Previous research has addressed the concepts of inhabiting a humanoid robot through an intuitive user interface. In (Trahanias, Argyros, et al., 2000), the authors' presented a system, “Tourbot”, which enabled users to remotely explore a museum through a robotic avatar. Instead of allowing the user to directly control the robot's motion, users were given a set of high level commands such as what exhibit to view, promoting ease of use. Additionally, (Marn, Sanz, et al., 2005) created a highly general control system for manipulating a robot arm that allowed both high level voice commands and low level remote programming through Java. Another project (Bell, Shenoy, et al., 2008) explored a noninvasive brain computer interface using electroencephalography (EEG). Because of the large amount of noise associated with EEG, the authors focused on robot control through simple high level commands. This work focused on indirect control, in which individual joints are not mapped onto a robot.

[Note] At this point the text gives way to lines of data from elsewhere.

## config.mk

```make
export PLATFORM = sky130hd
export DESIGN_NAME = ide_pio_timing
export DESIGN_NICKNAME = d
export VERILOG_FILES = /design/src/rtl/ide_pio_pkg.sv /design/src/rtl/ide_iordy_sync.sv /design/src/rtl/ide_tim_select.sv /design/src/rtl/ide_pio_seq.sv /design/src/rtl/ide_pio_timing.sv
export SDC_FILE = /design/constraint.sdc
export NUM_CORES = 1
export LEC_CHECK = 0
export ABC_AREA = 1
export BUFFER_PORTS_ARGS = -buffer_cell sky130_fd_sc_hd__buf_2
export CAP_MARGIN = 20
export CORE_ASPECT_RATIO = 1.75
export CORE_MARGIN = 2
export CORE_UTILIZATION = 40
export CTS_CLUSTER_DIAMETER = 200
export DETAILED_ROUTE_END_ITERATION = 10
export GPL_TIMING_DRIVEN = 0
export PLACE_DENSITY = 0.71
export SETUP_SLACK_MARGIN = 0.05
export SLEW_MARGIN = 30
export SYNTH_ARGS = -nofsm -noshare
export SYNTH_HDL_FRONTEND = slang
export SYNTH_SLANG_ARGS = --single-unit
```

## constraint.sdc

```tcl
create_clock -name clk -period 1.65 [get_ports clk]
set_input_delay 0.0825 -clock clk [delete_from_list [all_inputs] [get_ports clk]]
set_output_delay 0.0825 -clock clk [all_outputs]
set_load 0.02 [all_outputs]
```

In other research, (Tachi, Komoriya, et al. 2003) presented a “telexistence cockpit” capable of remotely controlling a robot. The user interface consisted of two “master arms,” a head mounted display (HMD), and a motion base located in the cockpit. A user would manipulate the master arms to control the slave robot arms. Additionally, the motion base was used to communicate robot translation and the HMD adjusted the view perspective.
Other researchers have explored how human motion can be realistically mapped onto a robot. In (Pollard, Hodgins, et al., 2002), the authors prerecord human motion and map the resulting animation onto a robot. Because a human has many more degrees of freedom than the robot, the human body was divided into segments and the overall rotations from these segments were mapped onto the robot. Furthermore, the authors scaled the original animation to fit inside the range of motion of the robot's joints.
Another related paper (Nakaoka, Nakazawa, et al., 2003) addressed the more specific problem of mapping a human dance onto a robot surrogate. The researchers motion captured a human dance performance, and the resulting animation was then divided into a set of important postures for a robot to assume. The authors were interested in full body motion, and as a result, had to modify the captured data to ensure the robot would maintain its balance.
The previous approaches are limited by the quality of the motion capture software, and in some cases may not replicate the motion as desired. In (Calinon and Billard, 2007), the authors presented a method of teaching a robot a gesture through a two phase process. In the first phrase, a human coach, wearing several motion sensors, performed a gesture while the robot observed. In the second phase, the coach was allowed to grab and move the robot arms to refine the gesture.